How Bradley Would Fare in '96 Race
SOMEHOW - inexplicably - a comment by Bill Bradley at a recent Monitor breakfast went unnoticed. He said he has ''not ruled out'' a run for the presidency. ''I haven't ruled anything out,'' he told us, adding that he was ''not planning a candidacy.''
The towering, one-time New York Knicks player who is stepping down from the Senate has shown the same star quality in politics as he once did in basketball. A few months ago a number of influential Democrats were pushing Mr. Bradley to take on the president in the primaries. As Bradley conceded, it was ''too late'' for him to launch such a challenge. However, he said, a third-party candidacy was still open to him. ''But is there any opening?'' he asked.

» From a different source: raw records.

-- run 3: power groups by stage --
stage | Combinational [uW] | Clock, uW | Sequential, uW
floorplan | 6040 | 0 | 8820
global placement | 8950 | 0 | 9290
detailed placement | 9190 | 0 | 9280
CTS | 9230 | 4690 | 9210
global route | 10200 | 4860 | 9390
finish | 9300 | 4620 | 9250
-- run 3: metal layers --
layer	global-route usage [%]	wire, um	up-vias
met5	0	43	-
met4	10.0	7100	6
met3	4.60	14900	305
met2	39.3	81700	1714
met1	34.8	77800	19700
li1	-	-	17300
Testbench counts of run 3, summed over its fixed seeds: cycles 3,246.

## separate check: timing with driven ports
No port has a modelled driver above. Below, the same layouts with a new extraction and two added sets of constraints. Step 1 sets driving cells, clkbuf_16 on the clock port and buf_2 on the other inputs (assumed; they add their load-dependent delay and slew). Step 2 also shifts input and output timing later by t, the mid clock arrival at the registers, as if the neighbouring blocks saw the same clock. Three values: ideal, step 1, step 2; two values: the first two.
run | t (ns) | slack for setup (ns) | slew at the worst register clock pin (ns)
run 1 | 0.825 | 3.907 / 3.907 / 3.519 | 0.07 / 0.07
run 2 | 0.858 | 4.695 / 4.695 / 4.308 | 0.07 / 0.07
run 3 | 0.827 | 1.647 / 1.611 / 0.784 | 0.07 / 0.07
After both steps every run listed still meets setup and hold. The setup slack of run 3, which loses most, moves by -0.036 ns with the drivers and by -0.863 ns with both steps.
Background: an optimization exercise with open tools, aiming at small area, a short achievable clock period and few clock cycles per item. Do not read the settings as production practice.
The RTL was checked by simulation tests, not by an equivalence proof against the original design.
Power figures rest on the tool's default switching activity, not on a simulated workload.

`flow/design.v`:
```
package ecm_pkg;
  localparam int PIXEL_BITS      = 8;
  localparam int MAX_DIM_DEFAULT = 4096;
  localparam int DIM_BITS        = 13;
  localparam int POS_BITS        = 12;
  localparam int CFG_IDX_BITS    = 3;
  localparam int CFG_DATA_BITS   = 13;
  localparam logic [DIM_BITS-1:0] RST_FRAME_WIDTH  = 13'd640;
  localparam logic [DIM_BITS-1:0] RST_FRAME_HEIGHT = 13'd480;
  localparam logic [POS_BITS-1:0] RST_CENTRE_X     = 12'd320;
  localparam logic [POS_BITS-1:0] RST_CENTRE_Y     = 12'd240;
  localparam logic [POS_BITS-1:0] RST_RADIUS_X     = 12'd100;
  localparam logic [POS_BITS-1:0] RST_RADIUS_Y     = 12'd100;
  typedef enum logic [CFG_IDX_BITS-1:0] {
    CFG_FRAME_WIDTH  = 3'd0,
    CFG_FRAME_HEIGHT = 3'd1,
    CFG_CENTRE_X     = 3'd2,
    CFG_CENTRE_Y     = 3'd3,
    CFG_RADIUS_X     = 3'd4,
    CFG_RADIUS_Y     = 3'd5
  } cfg_index_t;
  typedef struct packed {
    logic [DIM_BITS-1:0] frame_width;
    logic [DIM_BITS-1:0] frame_height;
    logic [POS_BITS-1:0] centre_x;
    logic [POS_BITS-1:0] centre_y;
    logic [POS_BITS-1:0] radius_x;
    logic [POS_BITS-1:0] radius_y;
  } cfg_t;
  typedef enum logic [3:0] {
    S_IDLE,
    S_LAT_RX,
    S_LAT_RY,
    S_LAT_LIM,
    S_POS,
    S_DIFF,
    S_MUL_XX,
    S_MUL_XR,
    S_MUL_YY,
    S_MUL_YR,
    S_FIN
  } state_t;
  typedef enum logic [2:0] {
    MUL_NONE,
    MUL_RX,
    MUL_RY,
    MUL_LIM,
    MUL_AX,
    MUL_TX,
    MUL_AY,
    MUL_TY
  } mul_sel_t;
  typedef struct packed {
    logic     accept;
    logic     latch_win;
    logic     latch_size;
    logic     pos;
    logic     diff;
    logic     out_load;
    mul_sel_t mul_sel;
  } cmd_t;
  typedef struct packed {
    logic in_win;
    logic out_free;
  } status_t;
endpackage
module ecm_add #(
  parameter int N = 8,
  parameter int L = 3
) (
  input  logic [N-1:0] a,
  input  logic [N-1:0] b,
  input  logic         ci,
  output logic [N-1:0] y
);
  logic [N-1:0] p0, g0;
  logic [N-1:0] p [0:2*L];
  logic [N-1:0] g [0:2*L];
  logic [N-1:0] c;
  assign p0 = a ^ b;
  assign g0 = a & b;
  always_comb begin
    p[0] = p0;
    g[0] = g0;
    g[0][0] = g0[0] | (p0[0] & ci);
    for (int i = 1; i <= L; i++) begin
      p[i] = p[i-1];
      g[i] = g[i-1];
      for (int j = 2**i - 1; j < N; j += 2**i) begin
        g[i][j] = g[i-1][j] | (p[i-1][j] & g[i-1][j - 2**(i-1)]);
        p[i][j] = p[i-1][j] & p[i-1][j - 2**(i-1)];
      end
    end
    for (int i = L; i > 0; i--) begin
      p[2*L-i+1] = p[2*L-i];
      g[2*L-i+1] = g[2*L-i];
      for (int j = 2**i + 2**(i-1) - 1; j < N; j += 2**i) begin
        g[2*L-i+1][j] = g[2*L-i][j] | (p[2*L-i][j] & g[2*L-i][j - 2**(i-1)]);
        p[2*L-i+1][j] = p[2*L-i][j] & p[2*L-i][j - 2**(i-1)];
      end
    end
    c = {g[2*L][N-2:0], ci};
  end
  assign y = p0 ^ c;
endmodule
import ecm_pkg::*;
module elliptic_roi_crop_mask #(
  parameter int MAX_DIM = MAX_DIM_DEFAULT
) (
  input  logic                     clk,
  input  logic                     rst,
  input  logic                     cfg_write,
  input  logic [CFG_IDX_BITS-1:0]  cfg_index,
  input  logic [CFG_DATA_BITS-1:0] cfg_data,
  input  logic                     in_valid,
  output logic                     in_ready,
  input  logic [PIXEL_BITS-1:0]    in_pixel,
  input  logic                     in_sof,
  output logic                     out_valid,
  input  logic                     out_ready,
  output logic [PIXEL_BITS-1:0]    out_masked_pixel,
  output logic                     out_inside_ellipse,
  output logic [POS_BITS-1:0]      out_crop_col,
  output logic [POS_BITS-1:0]      out_crop_row,
  output logic                     out_last_of_crop
);
  localparam logic [12:0] MAX_DIM_V = 13'(MAX_DIM);
  logic [12:0] W, H;
  logic [11:0] cx, cy, rx, ry;
  wire  [12:0] dim_eff = (cfg_data == 13'd0) ? 13'd1 : (cfg_data > MAX_DIM_V) ? MAX_DIM_V : cfg_data;
  wire  [11:0] rad_eff = (cfg_data[11:0] == 12'd0) ? 12'd1 : cfg_data[11:0];
  always_ff @(posedge clk) begin
    if (rst) begin
      W  <= RST_FRAME_WIDTH;
      H  <= RST_FRAME_HEIGHT;
      cx <= RST_CENTRE_X;
      cy <= RST_CENTRE_Y;
      rx <= RST_RADIUS_X;
      ry <= RST_RADIUS_Y;
    end else if (cfg_write) begin
      case (cfg_index)
        3'd0: W  <= dim_eff;
        3'd1: H  <= dim_eff;
        3'd2: cx <= cfg_data[11:0];
        3'd3: cy <= cfg_data[11:0];
        3'd4: rx <= rad_eff;
        3'd5: ry <= rad_eff;
        default: ;
      endcase
    end
  end
  logic       in_ready_q;
  logic       k_v, k_sof;
  logic [7:0] k_px;
  logic       s1_v, s1_sof;
  logic [7:0] s1_px;
  logic [1:0] s1_ph;
  assign in_ready = in_ready_q;
  wire accept = in_valid && in_ready_q;
  logic        wv;
  logic [11:0] xs, ys;
  logic [12:0] xe, ye;
  logic [12:0] ny;
  logic [11:0] col, row;
  logic        s2_v, s2_in, s2_last;
  logic [7:0]  s2_px;
  logic [11:0] s2_ci, s2_cj;
  logic               cur_v;
  logic [11:0]        ccur;
  logic signed [14:0] acur, bcur;
  typedef enum logic [3:0] {
    T_IDLE, T_PRE, T_START, T_SQ, T_T, T_MUL, T_END, T_ROW, T_CONV1, T_CONV2, T_SRCH
  } tst_t;
  tst_t               ts;
  logic signed [50:0] F;
  logic signed [37:0] G, Hh;
  logic [23:0]        RX2, RY2;
  logic signed [14:0] at, bt;
  logic [11:0]        trow;
  logic [4:0]         ti;
  logic               rep, sofinit;
  wire inc_c   = !rep && F[50] && !at[14];
  wire dec_c   = rep && !F[50] && (bt != at);
  wire t_ready = (ts == T_SRCH) && !inc_c && !dec_c;
  wire hit_cur = cur_v && (s2_cj == ccur);
  wire hit_t   = t_ready && (s2_cj == trow);
  wire kok     = hit_cur || hit_t;
  wire signed [14:0] a_sel = hit_cur ? acur : at;
  wire signed [14:0] b_sel = hit_cur ? bcur : bt;
  wire signed [14:0] ci2   = $signed({2'b00, s2_ci, 1'b0});
  wire in_ell = (ci2 > a_sel) && (ci2 < b_sel);
  wire out_free = !out_valid || out_ready;
  wire s2_go    = s2_v && (!s2_in || (kok && out_free));
  wire s2_free  = !s2_v || s2_go;
  wire copy     = s2_v && s2_in && !hit_cur && hit_t;
  wire need     = s2_v && s2_in && !kok;
  wire l1     = s1_v && s1_sof && (s1_ph == 2'd0) && s2_free;
  wire l2     = s1_v && s1_sof && (s1_ph == 2'd1);
  wire p_ok   = s1_v && (!s1_sof || (s1_ph == 2'd2));
  wire p_go   = p_ok && s2_free;
  wire s1_free = !s1_v || p_go;
  logic        cz, rz, c_wrap, r_wrap;
  logic [12:0] c1, r1, dcs, drs, dce, dre;
  logic [11:0] col_n, row_n;
  logic        p_in, p_last, in_x, in_y, last_x, last_y;
  logic [11:0] p_ci, p_cj, cinc, rinc;
  always_comb begin
    cz     = s1_sof || ({1'b0, col} >= W);
    rz     = s1_sof || ({1'b0, row} >= H);
    c1     = {1'b0, col} + 13'd1;
    r1     = {1'b0, row} + 13'd1;
    dcs    = {1'b0, col} - {1'b0, xs};
    drs    = {1'b0, row} - {1'b0, ys};
    dce    = {1'b0, col} - xe;
    dre    = {1'b0, row} - ye;
    c_wrap = cz ? (W == 13'd1) : (c1 == W);
    cinc   = cz ? 12'd1 : c1[11:0];
    in_x   = cz ? (xs == 12'd0) : (!dcs[12] && dce[12]);
    p_ci   = cz ? (12'd0 - xs) : dcs[11:0];
    last_x = cz ? (xe == 13'd1) : (c1 == xe);
    r_wrap = rz ? (H == 13'd1) : (r1 == H);
    rinc   = rz ? 12'd1 : r1[11:0];
    in_y   = rz ? (ys == 12'd0) : (!drs[12] && dre[12]);
    p_cj   = rz ? (12'd0 - ys) : drs[11:0];
    last_y = rz ? (ye == 13'd1) : (r1 == ye);
    col_n  = c_wrap ? 12'd0 : cinc;
    row_n  = !c_wrap ? (rz ? 12'd0 : row) : (r_wrap ? 12'd0 : rinc);
    p_in   = wv && in_x && in_y;
    p_last = last_x && last_y;
  end
  always_ff @(posedge clk) begin
    if (rst) begin
      in_ready_q <= 1'b1;
      k_v        <= 1'b0;
      s1_v       <= 1'b0;
      s1_ph      <= 2'd0;
      s2_v       <= 1'b0;
      out_valid  <= 1'b0;
      col        <= 12'd0;
      row        <= 12'd0;
      wv         <= 1'b0;
      cur_v      <= 1'b0;
    end else begin
      if (s1_free) begin
        if (k_v) begin
          s1_v   <= 1'b1;
          s1_px  <= k_px;
          s1_sof <= k_sof;
        end else begin
          s1_v   <= accept;
          s1_px  <= in_pixel;
          s1_sof <= in_sof;
        end
        s1_ph <= 2'd0;
        k_v   <= 1'b0;
        in_ready_q <= 1'b1;
      end else begin
        if (accept) begin
          k_v  <= 1'b1;
          k_px <= in_pixel;
          k_sof <= in_sof;
        end
        in_ready_q <= !(k_v || accept);
        if (l1) s1_ph <= 2'd1;
        else if (l2) s1_ph <= 2'd2;
      end
      if (l1) begin
        wv    <= 1'b1;
        cur_v <= 1'b0;
      end else if (copy) begin
        cur_v <= 1'b1;
      end
      if (p_go) begin
        col <= col_n;
        row <= row_n;
      end
      if (p_go) s2_v <= 1'b1;
      else if (s2_go) s2_v <= 1'b0;
      if (s2_go && s2_in) out_valid <= 1'b1;
      else if (out_ready) out_valid <= 1'b0;
    end
  end
  wire [12:0] dxs = {1'b0, cx} - {1'b0, rx};
  wire [12:0] dys = {1'b0, cy} - {1'b0, ry};
  always_ff @(posedge clk) begin
    if (l1) begin
      xs <= dxs[12] ? 12'd0 : dxs[11:0];
      ys <= dys[12] ? 12'd0 : dys[11:0];
      xe <= {1'b0, cx} + {1'b0, rx} + 13'd1;
      ye <= {1'b0, cy} + {1'b0, ry} + 13'd1;
    end
    if (l2) begin
      if (xe > W) xe <= W;
      if (ye > H) ye <= H;
    end
    if (s1_ph == 2'd2) ny <= ye - {1'b0, ys};
    if (p_go) begin
      s2_px   <= s1_px;
      s2_in   <= p_in;
      s2_ci   <= p_ci;
      s2_cj   <= p_cj;
      s2_last <= p_last;
    end
    if (copy) begin
      ccur <= trow;
      acur <= at;
      bcur <= bt;
    end
    if (s2_go && s2_in) begin
      out_masked_pixel   <= in_ell ? s2_px : 8'd0;
      out_inside_ellipse <= in_ell;
      out_crop_col       <= s2_ci;
      out_crop_row       <= s2_cj;
      out_last_of_crop   <= s2_last;
    end
  end
  function automatic [4:0] msb_idx(input [23:0] v);
    integer b;
    begin
      msb_idx = 5'd0;
      for (b = 0; b < 24; b = b + 1)
        if (v[b]) msb_idx = b[4:0];
    end
  endfunction
  wire cj_eq    = (s2_cj == trow);
  wire cj_lt    = s2_cj < trow;
  wire tracking = (ts == T_ROW) || (ts == T_CONV1) || (ts == T_CONV2) || (ts == T_SRCH);
  wire restart  = need && cj_lt && tracking;
  wire adv_row  = copy || (need && !cj_lt && !cj_eq && t_ready);
  wire [23:0] rx2_n = sofinit ? F[23:0] : RX2;
  wire [23:0] ry2_n = sofinit ? G[23:0] : RY2;
  wire [12:0] nx    = xe - {1'b0, xs};
  wire [12:0] rx13  = {1'b0, rx};
  wire [12:0] ry13  = {1'b0, ry};
  wire        ld_ti = (ts == T_START) || (ts == T_T);
  wire [4:0]  tn    = ld_ti ? msb : ti - 5'd1;
  wire [23:0] msrc  = (ts == T_T) ? rx2_n : RX2;
  logic       b_f, b_g, b_h;
  always_ff @(posedge clk) begin
    if ((ts == T_START) || (ts == T_SQ)) begin
      b_f <= (tn < 5'd13) && rx13[tn[3:0]];
      b_g <= (tn < 5'd13) && ry13[tn[3:0]];
    end else begin
      b_f <= msrc[tn];
    end
    b_h <= (tn < 5'd13) && ny[tn[3:0]];
  end
  wire [4:0]  msb   = msb_idx((ts == T_START) ? {11'd0, rx13 | ry13 | ny} : (rx2_n | {11'd0, ny}));
  logic [50:0] fa, fb;
  logic        fs;
  logic [37:0] ga, gb, ha, hb;
  logic        gs, hs;
  wire  [51:0] fsum;
  wire  [38:0] gsum, hsum;
  ecm_add #(.N(51), .L(6)) u_fadd (.a(fa), .b(fb ^ {51{fs}}), .ci(fs), .y(fsum[51:1]));
  ecm_add #(.N(38), .L(6)) u_gadd (.a(ga), .b(gb ^ {38{gs}}), .ci(gs), .y(gsum[38:1]));
  ecm_add #(.N(38), .L(6)) u_hadd (.a(ha), .b(hb ^ {38{hs}}), .ci(hs), .y(hsum[38:1]));
  assign fsum[0] = 1'b0;
  assign gsum[0] = 1'b0;
  assign hsum[0] = 1'b0;
  wire [50:0] g_x = {{13{G[37]}}, G};
  wire [50:0] h_x = {{11{Hh[37]}}, Hh, 2'b00};
  wire [37:0] ry2_2 = {13'd0, RY2, 1'b0};
  wire [37:0] rx2_1 = {14'd0, RX2};
  wire [37:0] rx2_2 = {13'd0, RX2, 1'b0};
  always_comb begin
    fa = F;  fb = '0; fs = 1'b0;
    ga = G;  gb = ry2_2; gs = 1'b0;
    ha = Hh; hb = rx2_2; hs = 1'b0;
    case (ts)
      T_SQ: begin
        fa = {F[49:0], 1'b0};  fb = b_f ? 51'(rx) : '0;
        ga = {G[36:0], 1'b0};  gb = b_g ? 38'(ry) : '0;
        ha = {Hh[36:0], 1'b0}; hb = b_h ? 38'(ny) : '0;
      end
      T_T: begin
        ga = Hh; gb = {12'd0, ry2_n, 2'b00}; gs = 1'b1;
      end
      T_MUL: begin
        fa = {F[49:0], 1'b0};  fb = b_f ? g_x : '0;
        ha = {Hh[36:0], 1'b0}; hb = b_h ? rx2_1 : '0; hs = 1'b1;
      end
      T_END: begin
        fb = '1;
        hb = rx2_1;
      end
      T_ROW: begin
        fb = h_x;
      end
      T_CONV1: begin
        gs = 1'b1;
      end
      T_CONV2: begin
        fb = g_x; fs = 1'b1; gs = 1'b1;
      end
      T_SRCH: begin
        fb = g_x; fs = rep; gs = rep;
      end
      default: ;
    endcase
  end
  wire step = inc_c || dec_c;
  always_ff @(posedge clk) begin
    if (rst) begin
      ts <= T_IDLE;
    end else if (l1) begin
      ts <= T_IDLE;
    end else if (l2) begin
      ts      <= T_PRE;
      sofinit <= 1'b1;
    end else if (restart) begin
      ts      <= T_START;
      sofinit <= 1'b0;
      trow    <= 12'd0;
    end else begin
      case (ts)
        T_PRE: ts <= T_START;
        T_START: begin
          F    <= '0;
          G    <= '0;
          Hh   <= '0;
          trow <= 12'd0;
          ti   <= msb;
          ts   <= T_SQ;
        end
        T_SQ: begin
          F  <= fsum[51:1];
          G  <= gsum[38:1];
          Hh <= hsum[38:1];
          ti <= ti - 5'd1;
          if (ti == 5'd0) ts <= T_T;
        end
        T_T: begin
          RX2 <= rx2_n;
          RY2 <= ry2_n;
          G   <= gsum[38:1];
          F   <= '0;
          Hh  <= '0;
          ti  <= msb;
          ts  <= T_MUL;
        end
        T_MUL: begin
          F  <= fsum[51:1];
          Hh <= hsum[38:1];
          ti <= ti - 5'd1;
          if (ti == 5'd0) ts <= T_END;
        end
        T_END: begin
          F    <= fsum[51:1];
          Hh   <= hsum[38:1];
          G    <= $signed({14'd0, RY2});
          at   <= $signed({2'b00, nx});
          bt   <= $signed({2'b00, nx});
          rep  <= 1'b0;
          ts   <= T_SRCH;
        end
        T_ROW: begin
          F    <= fsum[51:1];
          Hh   <= hsum[38:1];
          trow <= trow + 12'd1;
          if (!Hh[37] && !rep) begin
            if (bt != at) ts <= T_CONV1;
            else begin
              rep <= 1'b1;
              ts  <= T_SRCH;
            end
          end else begin
            ts <= T_SRCH;
          end
        end
        T_CONV1: begin
          G  <= gsum[38:1];
          ts <= T_CONV2;
        end
        T_CONV2: begin
          F   <= fsum[51:1];
          G   <= gsum[38:1];
          rep <= 1'b1;
          ts  <= T_SRCH;
        end
        T_SRCH: begin
          if (step) begin
            F  <= fsum[51:1];
            G  <= gsum[38:1];
            at <= inc_c ? at - 15'sd1 : at + 15'sd1;
            bt <= inc_c ? bt + 15'sd1 : bt - 15'sd1;
          end else if (adv_row) begin
            ts <= T_ROW;
          end
        end
        default: ;
      endcase
    end
  end
endmodule
```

''These are volatile times,'' Bradley said. At this point in the breakfast he almost seemed to be talking like a candidate. He criticized the president, but didn't lambast him. ''[The] need for racial healing is compelling,'' he said, adding that the president should use the bully pulpit ''on a regular basis'' to ease racial tensions. He said the administration wasn't dealing effectively with the ''economic transformation'' in this country, where so many people are being laid off or are in fear of losing their jobs.
''[Pat] Buchanan has his finger on the important issue (joblessness and fear of losing jobs) but has the wrong solution.'' He said he thought the answer was in ''using public power in behalf of the middle class'' and its problems. As an example, he would like to see the president push legislation that would force a company, after laying off an employee, to provide health care for his or her family for a year.
Bradley said the possibility of a third-party candidacy was open to him ''but fraught with difficulties - mainly money.'' So what was I hearing from this personable fellow who is viewed by many Democrats as someone best positioned - ideologically and politically - to carry forward the liberal cause in the upcoming presidential election? Bradley is more than toying with the idea of getting in - he's eager to get out on the floor and shoot at the basket. He's pushed, it seems to me, by the best of political impulses: He thinks he has answers for the nation's problems and believes he could do something about fixing them.
Let's see how a Bradley presidential bid might fare. Say he's a third-party candidate. Obviously, he would take away a lot of support from President Clinton, probably enough to sink him in such a race. But could Bradley then beat the Republican candidate? If that candidate is Buchanan, Bradley would become president. Lots of moderate Republicans would eagerly leave Buchanan, unable to stomach his anti-immigration, anti-imports, and anti-abortion positions. And where would they go? More likely to Bradley, whose personal morality has never been questioned, than to Mr. Clinton.
But what if the GOP nominee is Bob Dole or Lamar Alexander, the other two of the ''big three'' now dominating the Republican primaries? Then the likelihood is that a Bradley candidacy would help to defeat Clinton and elect either Dole or Alexander. At the breakfast, Bradley mentioned the imponderable element in the race for president - what was Ross Perot going to do? Several days later I listened intently to Perot as he was being interviewed on the evening of Buchanan's win in New Hampshire.
But I found no clues to the Texan's plans. He's obviously going to march his followers behind some candidate. Could he, himself, be that candidate? That would certainly muddy up everything once again. But I can visualize a four-man race in which Bradley would win. If they debated, no one would look more presidential.